FAIRBANKS, Alaska—It’s 10 in the morning, but it’s still dark. The thermometer on the sign at the bank reads -31 degrees Fahrenheit. To many people, those are enough excuses to say, “It can wait.” Thankfully for U-Haul customers in Alaska and neighboring Canadian provinces, Don Koerner doesn’t think that way. In fact, he’s the exact opposite. He relishes the opportunity to serve, and you could say that he’s unstoppable.
“It’s certainly not easy to do repairs on U-Haul trucks when it’s minus 31,” emphasized Koerner, preventive maintenance technician at the Fairbanks U-Haul Repair Shop. “I’ll wear a base layer and a couple warm jackets, snow pants over my work uniform, arctic boots that are good down to minus 60 and warm gloves. But even with all that on, it’s still cold! I lay down some cardboard on the ground and have a kerosene heater that I lay next to in order to stay warm.
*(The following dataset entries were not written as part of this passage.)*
Source: an optimization exercise on an open RTL-to-GDS flow (aim: small area, a short achievable clock period and few clock cycles). Production flows keep margins and buffers that such runs may drop. At most, simulation tests tie the RTL to the original design; equivalence was not proved. Power and IR drop assume default switching activity.

Design alu_core, start of the top module:
module alu_core (
    input  wire        clk,
    input  wire        rst,         
    input  wire        cmd_valid,
    output wire        cmd_ready,
    input  wire [31:0] cmd,
    input  wire [3:0]  rd_idx,
    output wire [15:0] rd_data,
    output wire [3:0]  flags        
);
For scale: ~3000 cells after synthesis, about 330 flip-flops, about 60 I/O pins, roughly 28000 um2 of cells after synthesis.
Settings: LEC_CHECK=0, CAP_MARGIN=20, CORE_MARGIN=2, CORE_UTILIZATION=45, PLACE_DENSITY=0.6, SETUP_SLACK_MARGIN=0, SLEW_MARGIN=20; clock period 10.0 ns.
run.sh (not shown) runs the stock make flow with config.mk's settings and CLKGATE_MAP_FILE= SYNTH_SCRIPT=/design/flow/synth_recipe.tcl, a recipe that flattens the netlist after the stock synthesis.
The first run ran to the end with no violations.
Edit:
--- a/flow/config.mk
+++ b/flow/config.mk
@@ -10,4 +10,4 @@
 export CORE_UTILIZATION = 45
 export PLACE_DENSITY = 0.6
-export SETUP_SLACK_MARGIN = 0
+export SETUP_SLACK_MARGIN = 3
 export SLEW_MARGIN = 20
After rerunning: The new run passed the timing, design-rule and antenna checks; global-route usage goes down by 0.22 points; hold slack improves by 0.0067 ns; wire length stays flat.
Edit:
==> flow/flow/run.sh (new file) <==
#!/bin/bash
# Standard ORFS layout, with the port buffers made from plain buffers (buf_4)
# instead of the delay cells buffer_ports picks by default, and with timing
# repair free to resize cells across footprints.
set -euo pipefail
export BUFFER_PORTS_ARGS="-buffer_cell sky130_fd_sc_hd__buf_4"
bash standard.sh MATCH_CELL_FOOTPRINT=0 "BUFFER_PORTS_ARGS=-buffer_cell sky130_fd_sc_hd__buf_4" finish > make_finish.log 2>&1
==> flow/standard.sh (new file) <==
#!/bin/bash
# synth_recipe.tcl (not shown) runs the flow's synth.tcl, then flattens the netlist and writes it again
# the make line also repeats each setting of config.mk as NAME=value (left out here)
make -C /OpenROAD-flow-scripts/flow DESIGN_CONFIG=/design/flow/config.mk WORK_HOME=/design/flow/orfs CLKGATE_MAP_FILE= SYNTH_SCRIPT=/design/flow/synth_recipe.tcl "${@:-finish}"
removed: flow/run.sh
Result:
- total power increases by a few percent
- routed wire length increases by a few percent
- first-iteration DRC count increases slightly
- setup slack gains 0.016 ns
No run of this note included a check of the RTL's function; only the layout flow was run.

========
violet:
Another version of the RTL of alu_core (not shown whole).
Size: roughly 2,500 cells after synthesis, about 60 I/O pins, roughly 27,000 sq um of cells after synthesis.
## alu_core
module alu_core (
    input  wire        clk,
    input  wire        rst,         
    input  wire        cmd_valid,
    output wire        cmd_ready,
    input  wire [31:0] cmd,
    input  wire [3:0]  rd_idx,
    output wire [15:0] rd_data,
    output wire [3:0]  flags        
);
    function [16:0] add16(input [15:0] x, input [15:0] y, input ci);
        reg [15:0] p, g, P, G;
        integer l, k;
        begin
            p = x ^ y; g = x & y;
            G = g; P = p;
            G[1] = g[1] | ((p[1] & x[0]) & y[0]);
            P[1] = p[1] & p[0];
            for (k = 15; k >= 2; k = k - 1) begin
                G[k] = G[k] | (P[k] & G[k-1]);
                P[k] = P[k] & P[k-1];
            end
            for (l = 2; l < 16; l = l * 2)
                for (k = 15; k >= l; k = k - 1) begin
                    G[k] = G[k] | (P[k] & G[k-l]);
                    P[k] = P[k] & P[k-l];
                end
            add16 = {G[15], p ^ {G[14:0], 1'b0}};
        end
    endfunction
    function [17:0] add17(input [16:0] x, input [16:0] y, input ci);
        reg [16:0] p, g, P, G;
        integer l, k;
        begin
            p = x ^ y; g = x & y;
            G = g; P = p;
            G[0] = g[0] | (p[0] & ci);
            for (l = 1; l < 17; l = l * 2)
                for (k = 16; k >= l; k = k - 1) begin
                    G[k] = G[k] | (P[k] & G[k-l]);
                    P[k] = P[k] & P[k-l];
                end
            add17 = {G[16], p ^ {G[15:0], ci}};
        end
    endfunction
    reg [255:0] rf;                 
    reg         cf, zf, sf, of;
    function [15:0] rdport(input [255:0] v, input [15:0] sel);
        integer j;
        begin
            rdport = 16'd0;
            for (j = 0; j < 16; j = j + 1)
                rdport = rdport | ({16{sel[j]}} & v[16*j +: 16]);
        end
    endfunction
    wire [15:0] rd_sel = 16'd1 << rd_idx;
    assign rd_data = rdport(rf, rd_sel);
    assign flags   = {of, sf, zf, cf};
    reg        busy;
    reg        mode_div;            
    reg        wr_rem;              
    reg [2:0]  cnt;                 
    reg [3:0]  da, dc, dd;          
    reg [15:0] opa;                 
  ...
export LEC_CHECK = 0
export CAP_MARGIN = 20
export CORE_MARGIN = 2
export CORE_UTILIZATION = 45
export CTS_BUF_LIST = sky130_fd_sc_hd__clkbuf_4 sky130_fd_sc_hd__clkbuf_8
export CTS_CLUSTER_SIZE = 20
export PLACE_DENSITY = 0.6
export SETUP_SLACK_MARGIN = 4.5
export SLEW_MARGIN = 20
create_clock -name core_clock -period 10.0 [get_ports {clk}]
standard.sh (not shown) runs the stock make flow with config.mk's settings and CLKGATE_MAP_FILE= SYNTH_SCRIPT=/design/flow/synth_recipe.tcl, a recipe that flattens the netlist after the stock synthesis.
==> flow/flow/run.sh <==
#!/bin/bash
# Standard ORFS layout, with the port buffers made from plain buffers (buf_4)
# instead of the delay cells buffer_ports picks by default, and with timing
# repair free to resize cells across footprints.
set -euo pipefail
export BUFFER_PORTS_ARGS="-buffer_cell sky130_fd_sc_hd__buf_4"
bash standard.sh MATCH_CELL_FOOTPRINT=0 "BUFFER_PORTS_ARGS=-buffer_cell sky130_fd_sc_hd__buf_4" finish > make_finish.log 2>&1
Both conditions hold for violet: the flow ran to the end and the final layout passed the timing, design-rule and antenna checks.
Testbench counts of violet, summed over its fixed seeds: cycles 5,283.
## Diff of input files: raven against violet
- SETUP_SLACK_MARGIN: 4.5 -> 4
--- outcome ---
- Compared with violet, raven shows routed wire length lower by 5300 um.
- Compared with violet, in raven post-synthesis compound-gate area fraction neither gained nor lost much; routed length on met3 lost about 10%; number of global-route vias before repair lost about 3.2%; number of standard cells in the layout, taps in and fillers out lost 128.
- Compare violet and raven | minimum period implied by the final worst setup slack higher: raven
- Of violet and raven, the lower worst-margin pin slew belongs to violet.
- Comparing raven against violet, there is no change at all in share of the synthesized netlist area taken by xor and xnor gates.
- Of the two candidates, violet has the better worst setup slack after layout and raven the worse one.
- The flow did not stop early for raven: all stages ran, and the layout cleared the timing, design-rule and antenna checks.
- No stage failed in violet, and the final checks on the layout all came back clean.
- Looking at switching part of the total power, raven sits 0.51 points below violet.
Changes in zinc relative to raven:
- CORE_UTILIZATION changed from 45 to 55
- PLACE_DENSITY changed from 0.6 to 0.68
[summary]
In summary, zinc completed successfully, with a layout that passed the timing, design-rule and antenna checks.
Looking at number of CTS-inserted buffers across zinc and raven, the one that comes out lower is raven.
As far as clock-pin slew reported for the worst setup and hold paths after clock tree synthesis is concerned, zinc and raven perform about the same.
Maximum frequency from static timing analysis delta (raven -> zinc): insignificant
Share of total power in combinational logic, zinc and raven: smaller value in zinc
Summary of zinc over raven: count of clock-buffer cells in the layout climbed 3.0%, die area dropped 11,000 sq um.
Across both runs, global-route usage over all layers was higher for zinc than for raven.
#### Input delta (quartz over zinc)
- PLACE_DENSITY: 0.68 -> 0.6
- CTS_BUF_LIST: sky130_fd_sc_hd__clkbuf_4 sky130_fd_sc_hd__clkbuf_8 -> unset
- CTS_CLUSTER_SIZE: 20 -> unset
- CORE_UTILIZATION: 55 -> 45
### Flow results
quartz vs zinc — total iterations of the first detailed-routing run rose 4. Delta (quartz minus zinc): met1 layer usage reported by global route shows a reduction of 8.4 points; count of non-filler cells in the finished layout shows an increase of 120.

## afterwards: timing with drivers on the ports
Ports are ideal in the flow. The routed layouts listed here were re-timed in OpenROAD. Step 1 assumes that a clkbuf_16 drives the clock port and a buf_2 every other input. Step 2 times the ports against the registers' clock, not the clock port: input delays grow and output delays shrink by t, the midpoint of the rising clock arrivals with the driver on. Slacks: no drivers / after step 1 / after step 2; pairs: no drivers / after step 1.
| run | t (ns) | slack for setup (ns) | hold WS [ns] | worst setup path after step 2 | worst data-port slew with drivers (ns) |
|---|---|---|---|---|---|
| the first run of note 1 | 0.643 | 1.069 / 1.097 / 0.455 | 0.448 / 0.448 / 0.448 | input to register | 0.04 |
| the second run of note 1 | 0.628 | 3.051 / 2.931 / 2.303 | 0.455 / 0.455 / 0.455 | input to register | 0.24 |
| the third run of note 1 | 0.641 | 3.067 / 2.880 / 2.239 | 0.457 / 0.457 / 0.457 | input to register | 0.31 |
| violet | 0.728 | 4.222 / 3.982 / 3.253 | 0.444 / 0.444 / 0.444 | input to register | 0.32 |
| raven | 0.714 | 4.031 / 3.838 / 3.124 | 0.441 / 0.441 / 0.441 | input to register | 0.30 |
| zinc | 0.726 | 4.037 / 3.849 / 3.122 | 0.445 / 0.445 / 0.445 | input to register | 0.31 |
| quartz | 0.622 | 4.026 / 3.801 / 3.179 | 0.435 / 0.435 / 0.435 | input to register | 0.31 |
After both steps every run listed still meets setup and hold. For violet, which loses most, drivers alone change the setup slack by -0.240 ns; drivers and shift together by -0.969 ns.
“You do what you need to do to fight the elements,” he added. “But I refuse to fail. That’s always been my mentality.”
It’s a mentality shaped by Koerner’s 30 years in the U.S. Army, including six overseas deployments. He served as a 1st sergeant before retiring as a master sergeant in 2012. He joined the U-Haul Team in August 2013.
One-man show
Like any U-Haul repair shop, Koerner adheres to the Company’s strict policies and procedures to ensure that customers receive clean and well-maintained equipment. But that’s where most of the similarities end. At a typical U-Haul repair shop, a pre-inspection specialist looks over the equipment, diagnoses what work needs to be done and orders the parts; a parts specialist pulls the parts and gets them ready for the job; technicians perform the necessary repair work; and a post-inspection specialist looks over everything and does a road test to make sure the equipment is ready to rent. That process is the same at the Fairbanks Shop, except for one important detail: Koerner is the person doing all of those jobs.
“He’s a one-man show!” Anchorage U-Haul Shop Manager Brent Pelkey exclaimed. “He’s six hours away from our shop in Anchorage, so he has a lot of unique challenges, but he welcomes that. He takes a lot of pride in the fact that his shop is the farthest north in the Company.”
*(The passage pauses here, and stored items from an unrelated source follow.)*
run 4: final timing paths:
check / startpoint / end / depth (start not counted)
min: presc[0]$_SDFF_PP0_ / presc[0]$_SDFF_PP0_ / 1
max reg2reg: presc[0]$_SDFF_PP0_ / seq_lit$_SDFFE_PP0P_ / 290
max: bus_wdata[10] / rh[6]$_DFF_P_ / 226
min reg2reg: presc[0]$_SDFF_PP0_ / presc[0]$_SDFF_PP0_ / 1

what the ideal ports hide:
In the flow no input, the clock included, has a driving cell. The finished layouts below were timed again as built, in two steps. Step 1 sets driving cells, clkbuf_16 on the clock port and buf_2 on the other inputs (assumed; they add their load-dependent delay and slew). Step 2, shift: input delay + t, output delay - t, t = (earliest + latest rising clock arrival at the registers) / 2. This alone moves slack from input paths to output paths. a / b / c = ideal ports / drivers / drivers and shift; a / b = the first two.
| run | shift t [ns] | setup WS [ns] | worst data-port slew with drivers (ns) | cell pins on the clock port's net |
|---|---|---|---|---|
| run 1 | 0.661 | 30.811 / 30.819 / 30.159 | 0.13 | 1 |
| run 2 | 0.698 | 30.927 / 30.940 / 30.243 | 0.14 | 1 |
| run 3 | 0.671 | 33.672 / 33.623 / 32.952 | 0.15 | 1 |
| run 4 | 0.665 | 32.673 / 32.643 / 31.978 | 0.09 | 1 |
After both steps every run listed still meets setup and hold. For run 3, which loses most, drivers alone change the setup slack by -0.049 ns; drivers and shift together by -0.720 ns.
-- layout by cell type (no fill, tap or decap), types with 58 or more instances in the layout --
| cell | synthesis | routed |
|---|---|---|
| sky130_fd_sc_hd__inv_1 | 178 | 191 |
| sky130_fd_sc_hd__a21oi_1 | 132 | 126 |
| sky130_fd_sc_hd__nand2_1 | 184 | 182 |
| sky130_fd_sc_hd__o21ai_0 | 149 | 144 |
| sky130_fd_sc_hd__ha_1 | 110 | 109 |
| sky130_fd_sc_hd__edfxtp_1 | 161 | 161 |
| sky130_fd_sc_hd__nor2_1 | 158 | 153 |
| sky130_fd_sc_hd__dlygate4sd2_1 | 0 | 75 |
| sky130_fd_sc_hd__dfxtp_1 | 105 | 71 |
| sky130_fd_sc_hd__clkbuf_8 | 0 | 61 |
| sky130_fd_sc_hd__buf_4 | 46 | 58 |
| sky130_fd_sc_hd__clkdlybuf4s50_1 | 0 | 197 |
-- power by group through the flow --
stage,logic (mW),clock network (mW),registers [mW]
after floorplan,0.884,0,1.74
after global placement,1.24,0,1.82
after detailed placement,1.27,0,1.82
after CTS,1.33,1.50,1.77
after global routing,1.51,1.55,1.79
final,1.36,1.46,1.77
What follows belongs to an exercise in optimizing a design on an open flow for small area, a short achievable clock period and few clock cycles; a production flow would make more cautious choices. Where RTL was checked, it was by simulation tests only, not by an equivalence proof against the original. Power figures rest on the tool's default switching activity, not on a simulated workload.

run A:
Design cco7_core, start of the top module:
module cco7_core #(
    parameter [15:0] MAX_IN_LEN = 16'd1024
) (
    input  wire        clk,
    input  wire        rst,
    input  wire        req_valid,
    output wire        req_ready,
    input  wire [15:0] req_cmd,
    input  wire [15:0] req_len,
    input  wire        in_valid,
    output wire        in_ready,
    input  wire [31:0] in_data,
    output wire        out_valid,
    input  wire        out_ready,
    output wire [31:0] out_data,
    output wire        rsp_valid,
    output reg         rsp_err,
    output wire [7:0]  rsp_code,
    output wire [3:0]  rsp_stage,
    output wire [15:0] rsp_index,
    output wire [31:0] rsp_value
);
For scale: ~2100 cells after synthesis, ~130 flip-flops, roughly 170 I/O pins.
clock: 10.0 ns
lec_check: 0
abc_area: 1
cap_margin: 20
core_margin: 2
core_utilization: 40
place_density: 0.6
setup_slack_margin: 5
slew_margin: 20
synth_hierarchical: 1
synth_minimum_keep_size: 0
tns_end_percent: 10
standard.sh (not shown) runs the stock make flow with config.mk's settings and CLKGATE_MAP_FILE= SYNTH_SCRIPT=/design/flow/synth_recipe.tcl, a recipe that flattens the netlist after the stock synthesis.
==> flow/flow/run.sh <==
#!/bin/bash
# Standard ORFS layout through the standard.sh (standard synthesis unchanged), with
#  - the ports buffered with the smallest plain buffer instead of the default choice,
set -euo pipefail
bash standard.sh "BUFFER_PORTS_ARGS=-buffer_cell sky130_fd_sc_hd__buf_1" SETUP_SLACK_MARGIN=5.3 finish > standard_flow.log 2>&1
Testbench counts of run A, summed over its fixed seeds: cycles 125,549.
“I was in Detroit for training with other U-Haul technicians, and everyone stood up to describe what they do and I said, ‘I do everything all of you do, but I do it alone,’” Koerner observed. “It’s a badge of honor for me.
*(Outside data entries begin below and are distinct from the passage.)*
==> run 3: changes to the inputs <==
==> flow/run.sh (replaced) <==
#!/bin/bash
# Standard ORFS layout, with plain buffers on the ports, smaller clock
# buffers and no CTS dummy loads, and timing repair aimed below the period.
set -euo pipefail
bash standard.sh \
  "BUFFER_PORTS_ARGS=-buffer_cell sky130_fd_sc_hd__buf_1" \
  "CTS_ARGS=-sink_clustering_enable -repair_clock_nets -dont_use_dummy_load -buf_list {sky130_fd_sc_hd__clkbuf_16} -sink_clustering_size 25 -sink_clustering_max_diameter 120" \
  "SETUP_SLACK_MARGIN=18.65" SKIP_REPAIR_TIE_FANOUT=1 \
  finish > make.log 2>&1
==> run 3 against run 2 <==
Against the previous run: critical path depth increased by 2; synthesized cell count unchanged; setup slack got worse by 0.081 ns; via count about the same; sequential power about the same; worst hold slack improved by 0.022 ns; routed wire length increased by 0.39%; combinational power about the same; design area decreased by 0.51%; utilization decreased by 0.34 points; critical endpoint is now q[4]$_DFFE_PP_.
This design comes from an exercise in tuning for small area, a short achievable clock period and few clock cycles on the open sky130 flow, not from production work.
Only simulation tests tie the RTL to the original design; equivalence was not proved.
Power figures rest on the tool's default switching activity, not on a simulated workload.

## north
Design bdsp_engine, start of the top module:
module bdsp_engine (
    input             clk,
    input             rst,
    input             bus_valid,
    input             bus_write,
    input      [18:0] bus_addr,
    input      [31:0] bus_wdata,
    output reg        bus_rvalid,
    output reg [31:0] bus_rdata,
    output reg        bus_err,
    output            irq
);
  localparam W      = 16;
  localparam NMAX   = 16;
  localparam MMAX   = 8;
  localparam LMAX   = 32;
  localparam RT_CTX = 2;
  localparam YMAX   = NMAX + MMAX - 1;
  localparam [31:0] ID_VAL  = 32'h4649_5231;
  localparam [31:0] CFG_VAL = {11'd0, 5'd2, 2'd0, 6'd16, 7'd0, 1'b0};
  localparam [3:0] E_OPCODE = 4'd1, E_RSVD = 4'd2, E_CTX = 4'd3, E_ARG = 4'd4,
                   E_CAP = 4'd5, E_NOCTX = 4'd6;
  localparam [2:0] S_IDLE = 3'd0, S_CHK = 3'd1, S_BLK1 = 3'd2, S_BLK2 = 3'd3, S_RUN = 3'd4,
                   S_BLK0 = 3'd5;
  reg  [W-1:0] xmem [0:NMAX-1];
  reg  [W-1:0] hmem [0:MMAX-1];
  reg  [W-1:0] ymem [0:YMAX-1];
  reg  [W-1:0] coef [0:2*MMAX-1];      
  reg  [W-1:0] hist [0:2*MMAX-1];      
  reg  [3:0]   ctx_m [0:RT_CTX-1];
  reg  [RT_CTX-1:0] ctx_valid;
  reg  [18:0]  q_run [0:RT_CTX-1];
  reg  [19:0]  q_dmax [0:RT_CTX-1];    
  reg  [19:0]  q_dmin [0:RT_CTX-1];    
  reg          q_ovf [0:RT_CTX-1];
  reg          irq_en;
  ...
Size: roughly 11000 cells after synthesis, roughly 2100 flip-flops, roughly 90 I/O pins, roughly 120000 um^2 of cells after synthesis.
clock: 14.0 ns
lec_check: 0
cap_margin: 20
core_margin: 2
core_utilization: 30
cts_cluster_diameter: 110
cts_cluster_size: 22
slew_margin: 20
standard.sh (not shown) runs the stock make flow with config.mk's settings and CLKGATE_MAP_FILE= SYNTH_SCRIPT=/design/flow/synth_recipe.tcl, a recipe that flattens the netlist after the stock synthesis.
==> flow/flow/run.sh <==
#!/bin/bash
# The standard ORFS layout (the standard.sh), with a larger setup-repair
# margin: timing repair keeps working until paths are 9 ns shorter than the
# clock period. The clock period, constraints and every other step are the
# standard ones. make's full output goes to flow_make.log.
set -euo pipefail
bash standard.sh SETUP_SLACK_MARGIN=9 finish > flow_make.log 2>&1
Testbench counts of north, summed over its fixed seeds: cycles 22,979.
What follows belongs to an exercise in optimizing a design on an open flow for small area, a short achievable clock period and few clock cycles per item; a production flow would make more cautious choices.
No run shown here included a check of the RTL's function; only the layout flow was run.
Power figures rest on the tool's default switching activity, not on a simulated workload.

==> flow/design.v, too long to show whole: its modules and the start of the top module <==
// module mag_preamble: 2022 lines
module mag_preamble (
    input  wire        clk,
    input  wire        rst,           
    input  wire        in_valid,
    output wire        in_ready,
    input  wire [7:0]  in_i,
    input  wire [7:0]  in_q,
    output wire        out_valid,
    input  wire        out_ready,
    output wire [15:0] out_mag,
    output wire [3:0]  out_verdict
);
  // ...
==> flow/flow/run.sh <==
#!/bin/bash
bash standard.sh SETUP_SLACK_MARGIN=8.6 CTS_CLUSTER_SIZE=24 CTS_CLUSTER_DIAMETER=100 CORE_UTILIZATION=55 PLACE_DENSITY=0.68 finish > standard.log 2>&1
==> flow/standard.sh <==
#!/bin/bash
# synth_recipe.tcl (not shown) runs the flow's synth.tcl, then flattens the netlist and writes it again
# the make line also repeats each setting of config.mk as NAME=value (left out here)
make -C /OpenROAD-flow-scripts/flow DESIGN_CONFIG=/design/flow/config.mk WORK_HOME=/design/flow/orfs CLKGATE_MAP_FILE= SYNTH_SCRIPT=/design/flow/synth_recipe.tcl "${@:-finish}"
==> flow/config.mk <==
export PLATFORM = sky130hd
export DESIGN_NAME = mag_preamble
export DESIGN_NICKNAME = mag_preamble
export VERILOG_FILES = /design/flow/design.v
export SDC_FILE = /design/flow/constraint.sdc
export NUM_CORES = 4
export LEC_CHECK = 0
export CAP_MARGIN = 20
export CORE_MARGIN = 2
export CORE_UTILIZATION = 40
export SLEW_MARGIN = 20
==> flow/constraint.sdc <==
create_clock -name core_clock -period 12.0 [get_ports {clk}]
set_input_delay 2.4000 -clock core_clock [delete_from_list [all_inputs] [get_ports {clk}]]
set_output_delay 2.4000 -clock core_clock [all_outputs]
set_load 0.01 [all_outputs]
“This is my shop,” Koerner continued. “It’s set up the way I want it, and I have the only two keys to the facility. The responsibility for everything that leaves my shop starts and ends with me.”
Military mentality
That willingness to take ownership of his shop is another example of Koerner’s military mentality. One of his responsibilities in the military was to run a motor pool of Stryker combat vehicles.
“When I was on a deployment and I put someone else’s kid in a Stryker, I had to be sure it would get them out on their mission and back safely,” he noted. “I have that same mind-set when a U-Haul truck leaves my shop. Someone’s kid could be driving it, so I make sure it can get anywhere, whether that’s to Anchorage or anywhere in the Lower 48.”